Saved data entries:
======

--- src/design/assert_macros.svh ---
// Assertion macros shared by the allocator RTL.
`ifndef ASSERT_MACROS_SVH
`define ASSERT_MACROS_SVH

// Check a condition at every clock edge outside reset.
`define ASSERT_ALWAYS(label, ck, rn, cond, msg) \
    label: assert property (@(posedge ck) disable iff (!rn) (cond)) else $error(msg);

// Check that a consequent holds in the same cycle as its antecedent.
`define ASSERT_IMPLIES(label, ck, rn, ante, cons, msg) \
    label: assert property (@(posedge ck) disable iff (!rn) (ante) |-> (cons)) else $error(msg);

`endif

--- src/design/bcra_pkg.sv ---
// Constants and codes for the cluster bitmap run allocator.
package bcra_pkg;

    localparam int MAP_BYTES    = 128;
    localparam int MAX_RUN      = 32;
    localparam int MAX_SEGMENTS = 57;

    localparam int NUM_CLUSTERS = MAP_BYTES * 8;
    localparam int ADDR_W       = $clog2(MAP_BYTES);
    localparam int CLU_W        = $clog2(NUM_CLUSTERS);
    localparam int RUN_W        = $clog2(MAX_RUN + 1);
    localparam int SEG_W        = $clog2(MAX_SEGMENTS + 1);

    localparam int KIND_W  = 2;
    localparam int INDEX_W = 7;
    localparam int BYTE_W  = 8;
    localparam int COUNT_W = 13;
    localparam int WORD_W  = 16;
    localparam int REM_W   = COUNT_W - 1;

    localparam int              LEN_SHIFT = 10;
    localparam logic [WORD_W-1:0] END_MARK  = 16'h8000;

    typedef enum logic [KIND_W-1:0] {
        KIND_WRITE = 2'd0,
        KIND_READ  = 2'd1,
        KIND_ALLOC = 2'd2
    } kind_t;

endpackage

======

### What this task involves
Your answer should consist only of the lines from the one with "bitmap run allocator." through the last line of the entries above, retyped exactly.

### Result of the exercise
// Constants and codes for the cluster bitmap run allocator.
package bcra_pkg;

    localparam int MAP_BYTES    = 128;
    localparam int MAX_RUN      = 32;
    localparam int MAX_SEGMENTS = 57;

    localparam int NUM_CLUSTERS = MAP_BYTES * 8;
    localparam int ADDR_W       = $clog2(MAP_BYTES);
    localparam int CLU_W        = $clog2(NUM_CLUSTERS);
    localparam int RUN_W        = $clog2(MAX_RUN + 1);
    localparam int SEG_W        = $clog2(MAX_SEGMENTS + 1);

    localparam int KIND_W  = 2;
    localparam int INDEX_W = 7;
    localparam int BYTE_W  = 8;
    localparam int COUNT_W = 13;
    localparam int WORD_W  = 16;
    localparam int REM_W   = COUNT_W - 1;

    localparam int              LEN_SHIFT = 10;
    localparam logic [WORD_W-1:0] END_MARK  = 16'h8000;

    typedef enum logic [KIND_W-1:0] {
        KIND_WRITE = 2'd0,
        KIND_READ  = 2'd1,
        KIND_ALLOC = 2'd2
    } kind_t;

endpackage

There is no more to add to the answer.